If It Smells Like Poo….

It’s a tush-dragging kind of a day. Back sore. Legs sore. Arms sore. My eyelashes are fine however. Not sore.

I’m not exactly sure why I’m dragging, unless my body is fighting something I don’t know about or it’s something to do with that “a-word” (age). Grrr.  Thursday I took two SWEAT classes back to back; lifted weights (hitting another benchmark for dead-lifts), followed by my favorite  punch bag class. Then I cycled 42 miles on Friday. I was so tired from that ride that once home, I made myself a sandwich, grabbed a glass of milk, sat in my comfy chair and didn’t move for nearly two hours…not even to shower post ride! Gross, I know!  I was just so tired; I had barely finished my sandwich before dozing off. Since The Poodle was at my side, I’m sure he was mightily disappointed that there wasn’t a morsel of cheese left on my plate as I drifted off for a good twenty minutes or so. Although he is pretty well-behaved around food he’d throw good training out the window in a heartbeat for cheese.
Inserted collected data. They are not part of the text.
// ALU
module ALU(
  input         clock,
                reset,
                io_flush_valid,
                io_FU_input_valid,
  input  [6:0]  io_FU_input_bits_decoded_instruction_PRD,
  input         io_FU_input_bits_decoded_instruction_RD_valid,
  input  [20:0] io_FU_input_bits_decoded_instruction_IMM,
  input  [2:0]  io_FU_input_bits_decoded_instruction_FUNCT3,
  input  [1:0]  io_FU_input_bits_decoded_instruction_packet_index,
  input  [5:0]  io_FU_input_bits_decoded_instruction_ROB_index,
  input  [3:0]  io_FU_input_bits_decoded_instruction_MOB_index,
  input  [4:0]  io_FU_input_bits_decoded_instruction_instructionType,
  input         io_FU_input_bits_decoded_instruction_needs_ALU,
                io_FU_input_bits_decoded_instruction_needs_branch_unit,
                io_FU_input_bits_decoded_instruction_SUBTRACT,
                io_FU_input_bits_decoded_instruction_MULTIPLY,
                io_FU_input_bits_decoded_instruction_FENCE,
                io_FU_input_bits_decoded_instruction_IS_IMM,
  input  [31:0] io_FU_input_bits_RS1_data,
                io_FU_input_bits_RS2_data,
                io_FU_input_bits_fetch_PC,
  output        io_FU_output_valid,
  output [6:0]  io_FU_output_bits_PRD,
  output [31:0] io_FU_output_bits_RD_data,
  output        io_FU_output_bits_RD_valid,
  output [31:0] io_FU_output_bits_fetch_PC,
  output [3:0]  io_FU_output_bits_MOB_index,
  output [5:0]  io_FU_output_bits_ROB_index,
  output [1:0]  io_FU_output_bits_fetch_packet_index
);
  wire [31:0] RS1_signed = io_FU_input_bits_RS1_data;
  wire [31:0] RS1_unsigned = io_FU_input_bits_RS1_data;
  wire [31:0] instruction_PC =
    io_FU_input_bits_fetch_PC
    + {28'h0, io_FU_input_bits_decoded_instruction_packet_index, 2'h0};
  reg  [31:0] arithmetic_result;
  wire [31:0] IMM_signed =
    {{19{io_FU_input_bits_decoded_instruction_IMM[12]}},
     io_FU_input_bits_decoded_instruction_IMM[12:0]};
  wire [31:0] operand2_unsigned =
    io_FU_input_bits_decoded_instruction_IS_IMM ? IMM_signed : io_FU_input_bits_RS2_data;
  wire [4:0]  shamt = operand2_unsigned[4:0];
  ...
make LEC_CHECK=0 CAP_MARGIN=20 CORE_ASPECT_RATIO=0.5 CORE_MARGIN=2 CORE_UTILIZATION=48 CTS_CLUSTER_DIAMETER=245 CTS_CLUSTER_SIZE=98 GPL_ROUTABILITY_DRIVEN=0 GPL_TIMING_DRIVEN=1 MIN_ROUTING_LAYER=met1 PLACE_DENSITY=0.43 SETUP_SLACK_MARGIN=1.24 SLEW_MARGIN=15 TNS_END_PERCENT=35 finish   # period 7.71 ns
run.sh (not shown) runs the stock make flow with config.mk's settings and CLKGATE_MAP_FILE=.
The starting point ran to the end with no violations.
==> next run, changes <==
- CORE_ASPECT_RATIO: 0.5 -> default
- CORE_UTILIZATION: 48 -> 54
- CTS_CLUSTER_DIAMETER: 245 -> default
- CTS_CLUSTER_SIZE: 98 -> 84
- PLACE_DENSITY: 0.43 -> default
- PLACE_DENSITY_LB_ADDON: default -> 0.01
- SETUP_SLACK_MARGIN: 1.24 -> -0.25
- clock period: 7.71 -> 3.51 ns (I/O delays scaled with it)
Result:
- Now the flow did not get past global routing, error GRT-0232
- synthesized cell count stays the same
- synthesized area does not change
- die size goes down by about 11%

========
maple:
ALU again, from the RTL that the note above started with.
// ALU
module ALU(
  input         clock,
                reset,
                io_flush_valid,
                io_FU_input_valid,
  input  [6:0]  io_FU_input_bits_decoded_instruction_PRD,
  input         io_FU_input_bits_decoded_instruction_RD_valid,
  input  [20:0] io_FU_input_bits_decoded_instruction_IMM,
  input  [2:0]  io_FU_input_bits_decoded_instruction_FUNCT3,
  input  [1:0]  io_FU_input_bits_decoded_instruction_packet_index,
  input  [5:0]  io_FU_input_bits_decoded_instruction_ROB_index,
  input  [3:0]  io_FU_input_bits_decoded_instruction_MOB_index,
  input  [4:0]  io_FU_input_bits_decoded_instruction_instructionType,
  input         io_FU_input_bits_decoded_instruction_needs_ALU,
                io_FU_input_bits_decoded_instruction_needs_branch_unit,
                io_FU_input_bits_decoded_instruction_SUBTRACT,
                io_FU_input_bits_decoded_instruction_MULTIPLY,
                io_FU_input_bits_decoded_instruction_FENCE,
                io_FU_input_bits_decoded_instruction_IS_IMM,
  input  [31:0] io_FU_input_bits_RS1_data,
                io_FU_input_bits_RS2_data,
                io_FU_input_bits_fetch_PC,
  output        io_FU_output_valid,
  output [6:0]  io_FU_output_bits_PRD,
  output [31:0] io_FU_output_bits_RD_data,
  output        io_FU_output_bits_RD_valid,
  output [31:0] io_FU_output_bits_fetch_PC,
  output [3:0]  io_FU_output_bits_MOB_index,
  output [5:0]  io_FU_output_bits_ROB_index,
  output [1:0]  io_FU_output_bits_fetch_packet_index
);
  wire [31:0] RS1_signed = io_FU_input_bits_RS1_data;
  wire [31:0] RS1_unsigned = io_FU_input_bits_RS1_data;
  wire [31:0] instruction_PC =
    io_FU_input_bits_fetch_PC
    + {28'h0, io_FU_input_bits_decoded_instruction_packet_index, 2'h0};
  reg  [31:0] arithmetic_result;
  wire [31:0] IMM_signed =
  ...
Settings: LEC_CHECK=0, CAP_MARGIN=20, CORE_MARGIN=2, CORE_UTILIZATION=44, CTS_CLUSTER_SIZE=84, GPL_ROUTABILITY_DRIVEN=0, GPL_TIMING_DRIVEN=1, MIN_ROUTING_LAYER=met1, PLACE_DENSITY_LB_ADDON=0.01, SETUP_SLACK_MARGIN=0.87, SLEW_MARGIN=15, TNS_END_PERCENT=35; clock period 3.05 ns.
maple: flow complete, layout not clean; failing: negative setup slack
What zinc does differently from maple at the input level:
- MIN_ROUTING_LAYER no longer set, was met1
- SETUP_SLACK_MARGIN no longer set, was 0.87
- ABC_AREA now 1, previously not set
- GPL_TIMING_DRIVEN no longer set, was 1
- SLEW_MARGIN now 20, was 15
- PLACE_DENSITY_LB_ADDON no longer set, was 0.01
- CTS_CLUSTER_SIZE no longer set, was 84
- CORE_UTILIZATION now 72, was 44
- PLACE_DENSITY now 0.38, previously not set
- TNS_END_PERCENT now 10, was 35
- the clock period (ns, I/O delays scaled along) now 1.98, was 3.05
Findings:
- Comparing zinc and maple, the higher die boundary width is on maple.
- [compare] base=maple new=zinc: post-synthesis instance area now sits higher; die area lower.
- AND-OR/OR-AND gates as the main kind of combinational logic by area was reported by maple, and simple AND/OR/NAND/NOR gates by zinc.
- Tool error GPL-0301 stopped zinc during global placement; no final results.
Input changes introduced in lagoon (baseline for comparison: zinc):
- putting CTS_CLUSTER_SIZE at 98 where nothing was set
- clearing TNS_END_PERCENT, which used to be 10
- clearing PLACE_DENSITY, which used to be 0.38
- putting SETUP_SLACK_MARGIN at -0.6 where nothing was set
- clearing GPL_ROUTABILITY_DRIVEN, which used to be 0
- swapping 72 for 51 in CORE_UTILIZATION
- putting CORE_ASPECT_RATIO at 0.5 where nothing was set
- putting CTS_CLUSTER_DIAMETER at 382 where nothing was set
- swapping 1.98 for 6.0 in the clock period (ns, I/O delays scaled along)
Results
lagoon | status: complete | timing, DRC, antenna: pass
zinc failed in global placement with GPL-0301.
Core utilization before placement: lagoon < zinc
From lagoon to zinc, synthesized area did not move at all.
lagoon vs zinc on number of rows in the core area: lagoon is the lower one.
Input-level comparison between violet and lagoon:
- a deleted CTS_CLUSTER_SIZE that had been 98
- a deleted SETUP_SLACK_MARGIN that had been -0.6
- a deleted CTS_CLUSTER_DIAMETER that had been 382
- a deleted CORE_ASPECT_RATIO that had been 0.5
- a change of CORE_UTILIZATION from 51 to 59
- a deleted ABC_AREA that had been 1
- a change of the clock period (ns, I/O delays scaled along) from 6.0 to 5.5
--- outcome ---
- Changes observed in violet relative to lagoon: synthesized-area fraction occupied by and/or/nand/nor cells dropped 28 points, count of clock-buffer cells in the layout barely changed, count of vias placed by the detailed router dropped 13%, worst slack at placement dropped 0.64 ns.
- Headroom to the max-slew limit delta (violet − lagoon): favourable
- Die size (violet vs. lagoon) decreases by more than 10%
- Of violet and lagoon, the run reporting the higher non-clock buffer count was violet.
diff inputs: violet => ember
- TNS_END_PERCENT newly set to 75
- CORE_UTILIZATION changed from 59 to 58
- HOLD_SLACK_MARGIN newly set to -0.08
- the clock period (ns, I/O delays scaled along) changed from 5.5 to 4.7
--- outcome ---
- ember vs violet: internal power consumption up in ember
- Count of placed standard cells including taps (ember over violet): increase, 5.7%
- Re die area: ember is 1.7% up on violet.
- Between ember and violet, it is ember whose maximum cell stage delay along the critical path is lower, by 0.11 ns.
## the baseline
## JAM
module JAM (
input CLK,
input RST,
output reg [2:0] W,
output reg [2:0] J,
input [6:0] Cost,
output reg [3:0] MatchCount,
output reg [9:0] MinCost,
output reg Valid );
Size in the first run: roughly 78 flip-flops.
make LEC_CHECK=0 ABC_AREA=1 CAP_MARGIN=20 CELL_PAD_IN_SITES_GLOBAL_PLACEMENT=2 CORE_ASPECT_RATIO=0.5 CORE_MARGIN=2 CORE_UTILIZATION=40 CTS_CLUSTER_DIAMETER=258 CTS_CLUSTER_SIZE=98 PLACE_DENSITY=0.85 SLEW_MARGIN=20 finish   # period 16.0 ns
run.sh (not shown) runs the stock make flow with config.mk's settings and CLKGATE_MAP_FILE=.
Per the final summary, the baseline finished and its layout is clean on timing, DRC and antenna.
For the candidate, these inputs were changed with respect to the baseline:
- PLACE_DENSITY: 0.85 -> 0.41
- ABC_AREA: 1 -> 0
- TNS_END_PERCENT: unset -> 5
- The baseline → the candidate: count of cell instances traversed by the critical path +10, setup slack after layout -1.88 ns.
- In the final design statistics, the candidate uses fewer standard cells in total than the baseline.
- Looking only at register-to-register slack, and setting everything else aside, the lower value of the baseline and the candidate goes to the candidate.
- Critical path arrival (higher): the candidate
- When the final numbers for the baseline and the candidate were put side by side, the area fraction in compound gates after synthesis turned out to be greater in the candidate.

========
Setup of job 2133:
The RTL this note starts from:
==> flow/design.v <==
module JAM (
input CLK,
input RST,
output reg [2:0] W,
output reg [2:0] J,
input [6:0] Cost,
output reg [3:0] MatchCount,
output reg [9:0] MinCost,
output reg Valid );
reg [2:0] n_state;
reg [2:0] c_state;
reg [2:0] max_index;
reg [2:0] max;
reg [2:0] sortlist [0:7];
reg directions [0:7];
reg sortable;
reg [2:0] list_index;
reg [9:0] cost_sum;
reg [9:0] cost_min;
parameter IDLE          = 3'd0,
          CAL_COST      = 3'd1,
          MIN_CONFIRM   = 3'd2,
          MOVE          = 3'd3,
          FIN           = 3'd4
;
always@(posedge CLK or posedge RST) begin
    if (RST) c_state <= IDLE;
    else c_state <= n_state;
end
always@(*) begin
    case(c_state)
        IDLE : n_state = CAL_COST;
        CAL_COST : n_state = (W == 3'd7) ? MIN_CONFIRM : c_state;
        MIN_CONFIRM : n_state = MOVE;
        MOVE : n_state = (sortable == 1'b0) ? FIN : CAL_COST;
        default : n_state = c_state;
    endcase
end
always @(posedge CLK or posedge RST) begin
    if(RST) list_index <= 3'd0;
    else if(n_state == CAL_COST) list_index <= list_index + 3'd1;
    else list_index <= 3'd0;
end
always @(posedge CLK or posedge RST) begin
    if(RST)begin
        sortlist[0] <= 3'd0;
        sortlist[1] <= 3'd1;
        sortlist[2] <= 3'd2;
        sortlist[3] <= 3'd3;
        sortlist[4] <= 3'd4;
        sortlist[5] <= 3'd5;
        sortlist[6] <= 3'd6;
        sortlist[7] <= 3'd7;
    end
    else if(c_state == MOVE && sortable == 1'b1)begin
        if(directions[sortlist[max_index]] == 1'b0)begin
            sortlist[max_index] <= sortlist[max_index-1];
            sortlist[max_index-1] <= sortlist[max_index];
        end
        else if(directions[sortlist[max_index]] == 1'b1)begin
            sortlist[max_index] <= sortlist[max_index+1];
            sortlist[max_index+1] <= sortlist[max_index];
        end
    end
end
always @(posedge CLK or posedge RST) begin
    if(RST)begin
        directions[0] <= 1'b0;
        directions[1] <= 1'b0;
        directions[2] <= 1'b0;
        directions[3] <= 1'b0;
        directions[4] <= 1'b0;
        directions[5] <= 1'b0;
        directions[6] <= 1'b0;
        directions[7] <= 1'b0;
    end
    else if(c_state == MOVE && sortable == 1'b1)begin
        directions[sortlist[0]] <= (sortlist[max_index] < sortlist[0]) ? ~directions[sortlist[0]] : directions[sortlist[0]];
        directions[sortlist[1]] <= (sortlist[max_index] < sortlist[1]) ? ~directions[sortlist[1]] : directions[sortlist[1]];
        directions[sortlist[2]] <= (sortlist[max_index] < sortlist[2]) ? ~directions[sortlist[2]] : directions[sortlist[2]];
        directions[sortlist[3]] <= (sortlist[max_index] < sortlist[3]) ? ~directions[sortlist[3]] : directions[sortlist[3]];
        directions[sortlist[4]] <= (sortlist[max_index] < sortlist[4]) ? ~directions[sortlist[4]] : directions[sortlist[4]];
        directions[sortlist[5]] <= (sortlist[max_index] < sortlist[5]) ? ~directions[sortlist[5]] : directions[sortlist[5]];
        directions[sortlist[6]] <= (sortlist[max_index] < sortlist[6]) ? ~directions[sortlist[6]] : directions[sortlist[6]];
        directions[sortlist[7]] <= (sortlist[max_index] < sortlist[7]) ? ~directions[sortlist[7]] : directions[sortlist[7]];
    end
end
always @(*) begin
    begin
        max_index = 3'd0;
        max = 3'd0;
        if(max < sortlist[0] && (directions[sortlist[0]] == 1'b1 && sortlist[0] > sortlist[1]))begin
            max = sortlist[0];
            max_index = 3'd0;
        end
        if(max < sortlist[1] &&((directions[sortlist[1]] == 1'b0 && sortlist[1] > sortlist[0])||(directions[sortlist[1]] == 1'b1 && sortlist[1] > sortlist[2])))begin
            max = sortlist[1];
            max_index = 3'd1;
        end
        if(max < sortlist[2] &&((directions[sortlist[2]] == 1'b0 && sortlist[2] > sortlist[1])||(directions[sortlist[2]] == 1'b1 && sortlist[2] > sortlist[3])))begin
            max = sortlist[2];
            max_index = 3'd2;
        end
        if(max < sortlist[3] &&((directions[sortlist[3]] == 1'b0 && sortlist[3] > sortlist[2])||(directions[sortlist[3]] == 1'b1 && sortlist[3] > sortlist[4])))begin
            max = sortlist[3];
            max_index = 3'd3;
        end
        if(max < sortlist[4] &&((directions[sortlist[4]] == 1'b0 && sortlist[4] > sortlist[3])||(directions[sortlist[4]] == 1'b1 && sortlist[4] > sortlist[5])))begin
            max = sortlist[4];
            max_index = 3'd4;
        end
        if(max < sortlist[5] &&((directions[sortlist[5]] == 1'b0 && sortlist[5] > sortlist[4])||(directions[sortlist[5]] == 1'b1 && sortlist[5] > sortlist[6])))begin
            max = sortlist[5];
            max_index = 3'd5;
        end
        if(max < sortlist[6] &&((directions[sortlist[6]] == 1'b0 && sortlist[6] > sortlist[5])||(directions[sortlist[6]] == 1'b1 && sortlist[6] > sortlist[7])))begin
            max = sortlist[6];
            max_index = 3'd6;
        end
        if(max < sortlist[7] &&((directions[sortlist[7]] == 1'b0 && sortlist[7] > sortlist[6])))begin
            max = sortlist[7];
            max_index = 3'd7;
        end
    end
end
always @(*) begin
    sortable = 1'b0;
    sortable = ( directions[sortlist[0]] == 1'b1 && sortlist[0] > sortlist[1]) ? 1'b1 : sortable;
    sortable = ((directions[sortlist[1]] == 1'b0 && sortlist[1] > sortlist[0])||(directions[sortlist[1]] == 1'b1 && sortlist[1] > sortlist[2])) ? 1'b1 : sortable;
    sortable = ((directions[sortlist[2]] == 1'b0 && sortlist[2] > sortlist[1])||(directions[sortlist[2]] == 1'b1 && sortlist[2] > sortlist[3])) ? 1'b1 : sortable;
    sortable = ((directions[sortlist[3]] == 1'b0 && sortlist[3] > sortlist[2])||(directions[sortlist[3]] == 1'b1 && sortlist[3] > sortlist[4])) ? 1'b1 : sortable;
    sortable = ((directions[sortlist[4]] == 1'b0 && sortlist[4] > sortlist[3])||(directions[sortlist[4]] == 1'b1 && sortlist[4] > sortlist[5])) ? 1'b1 : sortable;
    sortable = ((directions[sortlist[5]] == 1'b0 && sortlist[5] > sortlist[4])||(directions[sortlist[5]] == 1'b1 && sortlist[5] > sortlist[6])) ? 1'b1 : sortable;
    sortable = ((directions[sortlist[6]] == 1'b0 && sortlist[6] > sortlist[5])||(directions[sortlist[6]] == 1'b1 && sortlist[6] > sortlist[7])) ? 1'b1 : sortable;
    sortable = ( directions[sortlist[7]] == 1'b0 && sortlist[7] > sortlist[6]) ? 1'b1 : sortable;
end
always @(posedge CLK or posedge RST) begin
    if(RST) W <= 3'd0;
    else if(c_state == CAL_COST) W <= list_index;
end
always @(*) begin
    J = sortlist[W];
end
always @(posedge CLK or posedge RST) begin
    if(RST) cost_sum <= 10'd0;
    else if(c_state == CAL_COST) cost_sum <= cost_sum + Cost;
    else cost_sum <= 10'd0;
end
always @(posedge CLK or posedge RST) begin
    if(RST) cost_min <= 10'd1023;
    else if(c_state == MIN_CONFIRM) cost_min <= (cost_min > cost_sum) ? cost_sum : cost_min;
end
always @(posedge CLK or posedge RST) begin
    if(RST) MinCost <= 10'd0;
    else if(c_state == FIN) MinCost <= cost_min;
end
always @(posedge CLK or posedge RST) begin
    if(RST) MatchCount <= 4'd0;
    else if(c_state == MIN_CONFIRM)begin
        if(cost_min > cost_sum) MatchCount <= 4'd1;
        else if(cost_min == cost_sum) MatchCount <= MatchCount + 4'd1;
    end
end
always @(posedge CLK or posedge RST) begin
    if(RST) Valid <= 1'b0;
    else if(c_state == FIN) Valid <= 1'b1;
end
endmodule
==> flow/config.mk <==
export PLATFORM = sky130hd
export DESIGN_NAME = JAM
export DESIGN_NICKNAME = JAM
export VERILOG_FILES = /design/flow/design.v
export SDC_FILE = /design/flow/constraint.sdc
export NUM_CORES = 4
export LEC_CHECK = 0
export CAP_MARGIN = 40
export CORE_MARGIN = 2
export CORE_UTILIZATION = 68
export HOLD_SLACK_MARGIN = 0.29
export SETUP_SLACK_MARGIN = -0.82
export SLEW_MARGIN = 20
==> flow/constraint.sdc <==
create_clock -name core_clock -period 11.7 [get_ports {CLK}]
set_input_delay 2.3400 -clock core_clock [delete_from_list [all_inputs] [get_ports {CLK}]]
set_output_delay 2.3400 -clock core_clock [all_outputs]
set_load 0.01 [all_outputs]
Job 2133 | ERROR | 5_1_grt
The inputs of job 5765 differ from those of job 2133 as listed below.
- CORE_UTILIZATION now 40, was 68
- CAP_MARGIN now 20, was 40
- HOLD_SLACK_MARGIN no longer set, was 0.29
- SETUP_SLACK_MARGIN no longer set, was -0.82
- the clock period (ns, I/O delays scaled along) now 16.0, was 11.7
==> comparison <==
- Job 5765 reached the final stage; the timing, design-rule and antenna checks on its layout passed.
- Comparing job 5765 and job 2133, number of setup buffers added after CTS is lower on job 5765.
- For number of flops mapped to enable cells by yosys, job 5765 and job 2133 come out practically identical.
- Comparing job 5765 and job 2133, cell area reported after detailed placement is higher on job 2133.
- For the routability congestion estimate, job 5765 came in 0.11 lower than job 2133 did.
- Job 5765 vs. job 2133: die outline width up about 30%; die area up about 70%; distinct cell type count of the synthesized netlist flat; H-tree level count flat; worst slack at placement up 1500 ps.
- In the metrics for job 5765 and job 2133, the one carrying the lower initial core utilization is job 5765.
Modified inputs, job 6437 compared to job 5765
- CELL_PAD_IN_SITES_GLOBAL_PLACEMENT newly set to 2
- CTS_CLUSTER_DIAMETER newly set to 248
- CORE_UTILIZATION changed from 40 to 46
- PLACE_DENSITY newly set to 0.85
- CTS_CLUSTER_SIZE newly set to 98
- CORE_ASPECT_RATIO newly set to 0.5
- ABC_AREA newly set to 0
## What came out
- Comparing part of the power in the clock network for job 6437 and job 5765, the smaller number came from job 6437.
- [compare] base=job 5765 new=job 6437: worst hold slack has increased; clock-cell share of area shrank by 0.16 points; post-cts repair resize count went up 1.
- Total placed cells including tap cells, job 6437 and job 5765: smaller value in job 6437
Power and IR drop assume default switching activity.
So this fatigue that I’ve been dealing with for a couple of days seems to have made me quite dopey in the head as well. More so than usual one could say.

You see, I was talking to my good friend Ms. Cookie who lives in North Carolina. She’s considering a three-day adventure to middle-earth just to see moi! I’m pleased as punch she wants to come for a visit though I’ll confess I’m wracking my brain over how to entertain her… here. When I lived in Southern California entertaining an out-of-town guest was never a problem. With a plethora of terrific restaurants, miles and miles of beach to enjoy and a host of places to explore, not to mention the fact that people watching anywhere in LA, provides entertainment on a whole different level. And, living in the Washington D.C. area was a breeze for entertaining visiting friends and family too. I lived there for over 14 years and I still haven’t experienced all there is to see and do! So when Ms. Cookie comes to town, she’ll just have to be over-the-moon for the Space and Rocket Center. (Ahem…..so…. if you’re reading this Cookie, I’d forever be in your debt if you would fake it any way you can!).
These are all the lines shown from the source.